The native Linden Lab format for SL animations. Unique to SL.

What's the difference vs BVH?

The BVH file format is generic and SL imports it. The .anim format is what SL actually uses internally. Exporting directly to .anim skips the SL upload conversion step, sometimes preserves slightly more data, and is the path some power users prefer.

Status note

Direct .anim export is available. Note that the underlying coordinate-frame conversion has some open edge cases (tracked in docs/SL_ANIM_PARKING_LOT.md). For most rigs it works; if you see odd behavior in-world after an .anim export, fall back to BVH.

Workflow

  1. Export → Export .anim (SL).
  2. Settings dialog: priority, hand pose, loop.
  3. Click Export. Browser downloads <animation_name>.anim.
  4. Upload directly via SL inventory.

FBX export

The industry interchange format — live, and built the Kinetiq way: binary FBX 7.4, generated 100% client-side. No uploads, no server round-trip; your file never leaves your machine.

What's included

  • Skinned mesh with weight painting preserved.
  • Skeleton hierarchy with bone names.
  • The animation clip (toggleable — export the rig alone if you prefer).
  • Optional embedded textures (inline in the binary — one self-contained file).
  • FPS control — match your target pipeline's frame rate.

Per-DCC presets — no re-orienting, ever

The classic FBX pain is opening a file in Blender and finding the character face-down, ninety degrees wrong, or a hundred times too big. Kinetiq ships axis/unit presets per destination tool — pick where the file is going and it opens correctly the first time:

PresetConvention
BlenderZ-up · Y-forward
MayaY-up · Z-forward
UnityY-up · Z-forward
Unreal EngineZ-up · X-forward
Three.jsY-up · Z-forward

Direct import, no re-orient needed. Files validated opening in Blender, Maya, MotionBuilder, Unity, and Unreal.

Workflow

  1. Export → Export FBX.
  2. Pick the destination preset (Blender / Maya / Unity / Unreal / Three.js).
  3. Toggle the animation clip and embedded textures as needed; set FPS.
  4. Click Export. Browser downloads <animation_name>.fbx.
  5. Open it in your DCC. It's already oriented and scaled correctly.

Tier access

TierExport access
Free Style❌ Editor + preview only, no export
Starter ($4.99/mo)✅ All formats (FBX, GLB, BVH, .anim)
Builder Pro ($19.99/mo)✅ All formats + 50 marketplace downloads / month
Freedom ($49.99/mo)✅ All formats + unlimited marketplace

See pricing for the full tier comparison.

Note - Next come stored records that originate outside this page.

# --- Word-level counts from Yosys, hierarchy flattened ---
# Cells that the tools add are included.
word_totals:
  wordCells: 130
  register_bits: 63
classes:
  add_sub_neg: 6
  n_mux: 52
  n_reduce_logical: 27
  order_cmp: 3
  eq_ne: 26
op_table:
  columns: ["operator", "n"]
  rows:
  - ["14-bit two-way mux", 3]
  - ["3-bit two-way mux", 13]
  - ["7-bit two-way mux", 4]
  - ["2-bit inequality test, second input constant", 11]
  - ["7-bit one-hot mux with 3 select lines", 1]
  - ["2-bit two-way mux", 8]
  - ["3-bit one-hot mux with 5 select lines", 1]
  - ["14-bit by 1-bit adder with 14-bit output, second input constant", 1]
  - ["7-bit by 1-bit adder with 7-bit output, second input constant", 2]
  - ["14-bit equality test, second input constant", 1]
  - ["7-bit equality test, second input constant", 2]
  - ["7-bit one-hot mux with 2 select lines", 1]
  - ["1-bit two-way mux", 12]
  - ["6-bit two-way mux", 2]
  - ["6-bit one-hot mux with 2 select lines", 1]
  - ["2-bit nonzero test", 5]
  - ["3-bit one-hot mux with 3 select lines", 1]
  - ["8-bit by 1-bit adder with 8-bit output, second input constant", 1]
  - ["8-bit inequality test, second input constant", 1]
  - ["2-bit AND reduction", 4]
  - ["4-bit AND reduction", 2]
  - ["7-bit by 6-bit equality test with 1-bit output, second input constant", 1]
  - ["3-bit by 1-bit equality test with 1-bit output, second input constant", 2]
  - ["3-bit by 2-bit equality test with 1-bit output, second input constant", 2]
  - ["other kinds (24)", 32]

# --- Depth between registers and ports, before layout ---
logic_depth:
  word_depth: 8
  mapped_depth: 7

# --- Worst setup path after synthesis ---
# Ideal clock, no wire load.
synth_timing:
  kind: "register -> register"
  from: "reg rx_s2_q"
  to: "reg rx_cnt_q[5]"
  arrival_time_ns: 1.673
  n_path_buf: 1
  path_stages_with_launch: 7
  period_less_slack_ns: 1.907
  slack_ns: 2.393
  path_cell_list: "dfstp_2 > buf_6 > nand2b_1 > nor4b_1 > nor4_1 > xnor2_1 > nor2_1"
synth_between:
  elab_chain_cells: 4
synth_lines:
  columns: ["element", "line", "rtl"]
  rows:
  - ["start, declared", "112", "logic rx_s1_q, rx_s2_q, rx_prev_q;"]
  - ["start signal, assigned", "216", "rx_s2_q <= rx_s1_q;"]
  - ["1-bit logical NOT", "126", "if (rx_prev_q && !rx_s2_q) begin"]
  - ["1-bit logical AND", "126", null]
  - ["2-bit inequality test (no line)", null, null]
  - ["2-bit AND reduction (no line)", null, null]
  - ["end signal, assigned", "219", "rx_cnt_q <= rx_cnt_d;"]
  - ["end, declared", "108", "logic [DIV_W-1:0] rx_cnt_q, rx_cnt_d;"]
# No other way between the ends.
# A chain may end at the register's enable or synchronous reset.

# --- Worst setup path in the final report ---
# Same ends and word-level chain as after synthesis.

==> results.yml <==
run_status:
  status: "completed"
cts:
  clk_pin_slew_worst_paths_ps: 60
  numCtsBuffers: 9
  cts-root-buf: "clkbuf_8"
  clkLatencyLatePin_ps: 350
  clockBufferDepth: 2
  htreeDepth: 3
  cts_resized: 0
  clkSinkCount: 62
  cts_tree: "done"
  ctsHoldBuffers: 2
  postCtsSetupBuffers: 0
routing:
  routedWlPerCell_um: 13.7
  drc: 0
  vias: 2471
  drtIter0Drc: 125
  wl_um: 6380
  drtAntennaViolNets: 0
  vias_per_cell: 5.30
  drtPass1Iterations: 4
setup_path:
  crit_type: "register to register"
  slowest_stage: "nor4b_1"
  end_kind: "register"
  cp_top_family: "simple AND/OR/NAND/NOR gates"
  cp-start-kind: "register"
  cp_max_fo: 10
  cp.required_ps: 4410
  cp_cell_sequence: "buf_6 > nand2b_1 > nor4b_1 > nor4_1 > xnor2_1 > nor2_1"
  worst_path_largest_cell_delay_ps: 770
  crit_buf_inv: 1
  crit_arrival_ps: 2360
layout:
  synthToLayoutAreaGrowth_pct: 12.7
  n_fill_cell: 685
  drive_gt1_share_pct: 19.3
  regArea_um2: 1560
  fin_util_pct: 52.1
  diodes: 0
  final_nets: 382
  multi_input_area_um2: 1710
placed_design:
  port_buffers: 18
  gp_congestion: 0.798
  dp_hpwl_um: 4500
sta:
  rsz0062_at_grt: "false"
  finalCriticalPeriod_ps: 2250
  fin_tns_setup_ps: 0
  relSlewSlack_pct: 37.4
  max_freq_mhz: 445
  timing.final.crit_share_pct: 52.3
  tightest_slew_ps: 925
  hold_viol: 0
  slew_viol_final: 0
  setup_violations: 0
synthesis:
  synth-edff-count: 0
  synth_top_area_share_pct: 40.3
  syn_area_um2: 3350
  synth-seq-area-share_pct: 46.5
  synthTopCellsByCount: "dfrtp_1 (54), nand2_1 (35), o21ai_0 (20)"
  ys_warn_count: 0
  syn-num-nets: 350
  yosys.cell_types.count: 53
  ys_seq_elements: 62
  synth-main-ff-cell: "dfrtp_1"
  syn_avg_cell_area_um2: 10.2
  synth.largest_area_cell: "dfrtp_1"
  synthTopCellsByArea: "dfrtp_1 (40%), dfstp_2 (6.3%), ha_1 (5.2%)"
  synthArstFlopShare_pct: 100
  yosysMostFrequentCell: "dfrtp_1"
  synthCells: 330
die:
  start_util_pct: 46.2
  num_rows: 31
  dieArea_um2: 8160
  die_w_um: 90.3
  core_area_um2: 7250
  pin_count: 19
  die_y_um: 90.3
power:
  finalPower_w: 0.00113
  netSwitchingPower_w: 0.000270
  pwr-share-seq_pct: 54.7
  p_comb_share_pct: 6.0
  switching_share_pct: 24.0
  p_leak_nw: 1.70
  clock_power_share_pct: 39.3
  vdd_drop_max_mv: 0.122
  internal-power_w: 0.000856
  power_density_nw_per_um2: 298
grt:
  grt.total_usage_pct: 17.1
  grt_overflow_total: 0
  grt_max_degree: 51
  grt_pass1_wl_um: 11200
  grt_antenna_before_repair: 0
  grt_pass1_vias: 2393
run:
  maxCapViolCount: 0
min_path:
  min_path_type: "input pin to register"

Workflow — typical export session

  1. Animation finished, polished, validated via Quality Score.
  2. Decide target. Game engine? GLB. Second Life? .anim or BVH. Blender / Maya / MotionBuilder? FBX with the matching preset.
  3. Export → Export <format>. Settings dialog opens.
  4. Adjust as needed (frame rate for game, priority for SL).
  5. Click Export. File downloads.
  6. Import in target platform. Test.

Edge cases

Animation with no keyframes

Exporters require at least one keyframe per track. Empty clips export as a single static pose at the rest position.

Very long clips

Clips over 60 seconds export fine but file sizes grow linearly. A 60s GLB at 30 FPS for a 50-bone humanoid is ~1-2 MB; a 5-minute clip is ~10 MB. For large file sizes, consider splitting into segments.

Custom rig with non-standard bone names

GLB and BVH preserve bone names exactly. The target platform may not recognize them — use Retarget Studio before export to map onto a standard rig if your target requires it.

Materials look different in target

Material rendering differs across engines. Kinetiq exports PBR materials per the glTF spec, but Unity / Unreal / Three.js have slight differences in PBR interpretation. Tweak materials in the target after import if needed — the animation is the priority, materials are platform-specific decoration.